This week, we will commemorate 50 years since the assassination of President Kennedy. I choose not to use the term "anniversary" when it comes to tragedy. Earlier this year we commemorated the 50th anniversary of the March on Washington for Jobs and Freedom. A scant 5 years later Reverend Dr. Martin Luther King, Jr., whose "I Have a Dream" speech given that day remains one of the most moving speeches ever, was assassinated. Later that year, a third assassin's bullet robbed us of Robert Kennedy, brother to the late President.
But for those 3 bullets, what would the world look like today? I watched the movie "Thirteen Days," and I saw the extraordinary lengths that Kennedy went to to avoid war during the Cuban Missile Crisis. Would the Gulf of Tonkin Incident have occurred the following August? If it had, how would the response have been different? While it is true that President Johnson kept Robert McNamara on as Defense Secretary, Kennedy asserted his prerogative as Commander-in-Chief over his military advisers when it came to Cuba.
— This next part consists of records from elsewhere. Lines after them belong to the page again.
$ cat src/rtl/core/lom_pkg.sv
// Shared types and constants for the layer order manager.
`timescale 1ns / 1ps

package lom_pkg;

  localparam int unsigned SLOT_W   = 8;
  localparam int unsigned HEIGHT_W = 9;
  localparam int unsigned OP_W     = 2;

  // Operation codes; the remaining code is a no-op that reports the slot
  localparam logic [OP_W-1:0] OP_ALLOC      = 2'd0;
  localparam logic [OP_W-1:0] OP_SET_HEIGHT = 2'd1;
  localparam logic [OP_W-1:0] OP_FREE       = 2'd2;

  // Status codes
  localparam logic ST_DONE    = 1'b0;
  localparam logic ST_NO_FREE = 1'b1;

  typedef logic [SLOT_W-1:0]          slot_t;
  typedef logic signed [HEIGHT_W-1:0] height_t;

  // Height of a hidden layer, and top of an empty stack
  localparam height_t HIDDEN = -9'sd1;

  typedef enum logic [2:0] {
    S_IDLE,
    S_SCAN,
    S_RDH,
    S_CALC,
    S_MOVE,
    S_FIN,
    S_RESP
  } state_e;

  // Kind of list reorder
  typedef enum logic [1:0] {
    MV_LOWER,  // visible layer moves down, entries between shift up
    MV_HIDE,   // visible layer leaves the list, entries above shift down
    MV_RAISE,  // visible layer moves up, entries between shift down
    MV_SHOW    // hidden layer enters the list, entries above shift up
  } move_e;

  // Memory requests: height store and order list, one write and one read each
  typedef struct packed {
    logic    h_we;
    slot_t   h_waddr;
    height_t h_wdata;
    slot_t   h_raddr;
    logic    o_we;
    slot_t   o_waddr;
    slot_t   o_wdata;
    slot_t   o_raddr;
  } mem_req_t;

  typedef struct packed {
    height_t h_rdata;
    slot_t   o_rdata;
  } mem_rsp_t;

endpackage

$ cat src/rtl/core/lom_mem.sv
// Height store and stacking order list, synchronous RAMs with registered reads.
`timescale 1ns / 1ps

module lom_mem #(
  parameter int unsigned SLOTS = 256
) (
  input  logic              clk_i,
  input  lom_pkg::mem_req_t req_i,
  output lom_pkg::mem_rsp_t rsp_o
);

  localparam int unsigned AW = $clog2(SLOTS);

  lom_pkg::height_t height_mem [SLOTS];
  lom_pkg::slot_t   order_mem  [SLOTS];

  lom_pkg::height_t h_rdata_q;
  lom_pkg::slot_t   o_rdata_q;

  // Height store
  always_ff @(posedge clk_i) begin
    if (req_i.h_we) begin
      height_mem[req_i.h_waddr[AW-1:0]] <= req_i.h_wdata;
    end
    h_rdata_q <= height_mem[req_i.h_raddr[AW-1:0]];
  end

  // Order list, bottom layer at position 0
  always_ff @(posedge clk_i) begin
    if (req_i.o_we) begin
      order_mem[req_i.o_waddr[AW-1:0]] <= req_i.o_wdata;
    end
    o_rdata_q <= order_mem[req_i.o_raddr[AW-1:0]];
  end

  assign rsp_o.h_rdata = h_rdata_q;
  assign rsp_o.o_rdata = o_rdata_q;

endmodule

$ cat config.mk
export PLATFORM = sky130hd
export DESIGN_NAME = lom_mem
export DESIGN_NICKNAME = d
export VERILOG_FILES = /design/src/rtl/core/lom_pkg.sv /design/src/rtl/core/lom_mem.sv
export SDC_FILE = /design/constraint.sdc
export NUM_CORES = 2
export LEC_CHECK = 0
export ABC_CLOCK_PERIOD_IN_PS = 3040
export BUFFER_PORTS_ARGS = -buffer_cell sky130_fd_sc_hd__buf_4
export CORE_AREA = 2 2 873 701
export DETAILED_ROUTE_END_ITERATION = 10
export DIE_AREA = 0 0 875 703
export GPL_ROUTABILITY_DRIVEN = 0
export SETUP_SLACK_MARGIN = 0.2
export SKIP_LAST_GASP = 1
export SYNTH_ARGS = -nofsm -noshare
export SYNTH_HDL_FRONTEND = slang
export SYNTH_MEMORY_MAX_BITS = 65536
export SYNTH_SLANG_ARGS = --single-unit
$ cat constraint.sdc
create_clock -name clk_i -period 3.04 [get_ports clk_i]
set_clock_uncertainty 0.2 [all_clocks]
set_input_delay 0.304 -clock clk_i [delete_from_list [all_inputs] [get_ports clk_i]]
set_output_delay 0.304 -clock clk_i [all_outputs]
set_load 0.02 [all_outputs]
Word-level counts from Yosys, hierarchy flattened:

Memories as Yosys holds them, arrays and structs flattened. A register that Yosys moved wholly into a read port is not among the register bits.
Index checks and enable logic that the tools add are counted.

* register bits: 0
* output and inout port bits: 17
* memories: 2
* bits in latches: 0
* RAM bits: 4352
* memory bits (read-only): 0
* input port bits: 52
* logic and storage cells: 6

Memory list
* height_mem: depth 256, width 9, rd ports 1, clocked after memory_dff 1, write ports 1, RTL line lom_mem.sv:14 `lom_pkg::height_t height_mem [SLOTS];`
* order_mem: depth 256, width 8, rd ports 1, clocked after memory_dff 1, write ports 1, RTL line lom_mem.sv:15 `lom_pkg::slot_t order_mem [SLOTS];`

* shift operators: 0
* equal/unequal tests: 0
* bitwise gates (word level): 0
* multiply operators: 0
* add/subtract/negate cells: 0
* mux-type cells: 4
* reductions and logical operators: 0
* div/mod/pow operators: 0
* magnitude comparators: 0

Operators with widths (number)
* 2-to-1 mux 1 bit: 4

Logic depth before layout (Yosys ltp):

* word-level depth: 2
* depth in mapped cells: 12
* mapped depth without buffers: 6

Least setup slack after synthesis:

Ideal clock, no wire load.

* kind: in2reg
* start point: in req_i[21] in the netlist's numbering
* end point: mem order_mem[88][0] in the netlist's numbering, enable pin
* setup time: 0.383 ns
* arrival: 2.102 ns
* data required time: 2.457 ns
* setup slack: 0.355 ns
* buffers on the path: 1
* stages: 5
* cells stage by stage: clkbuf_1 nor2b_1 nand3_1 or3b_2 nor3_1

RTL lines
* start, declared: RTL line lom_mem.sv:8 `input lom_pkg::mem_req_t req_i,`
* end, declared: RTL line lom_mem.sv:15

No word-level cell before the write port.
President Johnson passed the Voting Rights Act, the Civil Rights Act, and Medicare. What might they have looked like under JFK? If there is no escalation in Vietnam, Richard Nixon cannot run on his secret plan to end it (a plan he kept secret for another four years apparently, so he could run on it again). Would Nixon have had better success in his second attempt against a Kennedy than he did the first time? Perhaps without the millstone of Vietnam hanging around his neck, LBJ would have been running against Nixon in 1968. In any event, it would not have been Humphrey.
With Dr. King speaking out forcefully for economic justice, would labor have built up a strong enough force to withstand Reagan's assault? Would we have achieved universal healthcare in the early 1970's under a Democratic President? The deal Ted Kennedy almost reached with Nixon was far to the left of today's Obamacare.
What would the Supreme Court look like if there had never been a Nixon nominee? Would "Borked" be a word? If these progressive stalwarts were still around would George H. W. Bush have captured the 1980 GOP nomination? If so, you could toss out implementation of supply-side (AKA voodoo) economics. It was Bush, after all, who coined the "voodoo" phrase.
Without Nixon, there is no Ford. Without Ford, Dick Cheney is never White House Chief of Staff. Do I need to mention where that might lead? I'm not referring to September 11, because neither party gets the Middle East right.
The Right may think that we are better off having implemented the policies or Nixon and Reagan, but they also try to claim the mantle of King. They often say that King would be a Republican today. The basis of this claim is a line from that 50 year old "I have a Dream" speech. Republicans claim that Democrats are the ones always playing the race card, while they truly judge people by the content of their character and not the color of their skin.
REALLY???!!! Last year, during the Republican primaries, Rick Santorum lamented giving our tax dollars to Blah people, and Newt Gingrich wanted to go to the NAACP and tell them that they should want paychecks instead of food stamps. Oh, and if Republicans truly do not judge people by the color of their skin, then why would people who hold conventional views have to suppress a gag reflex upon seeing an interracial couple with biracial kids? Just last week!
What might Richard Cohen have written but for 3 bullets?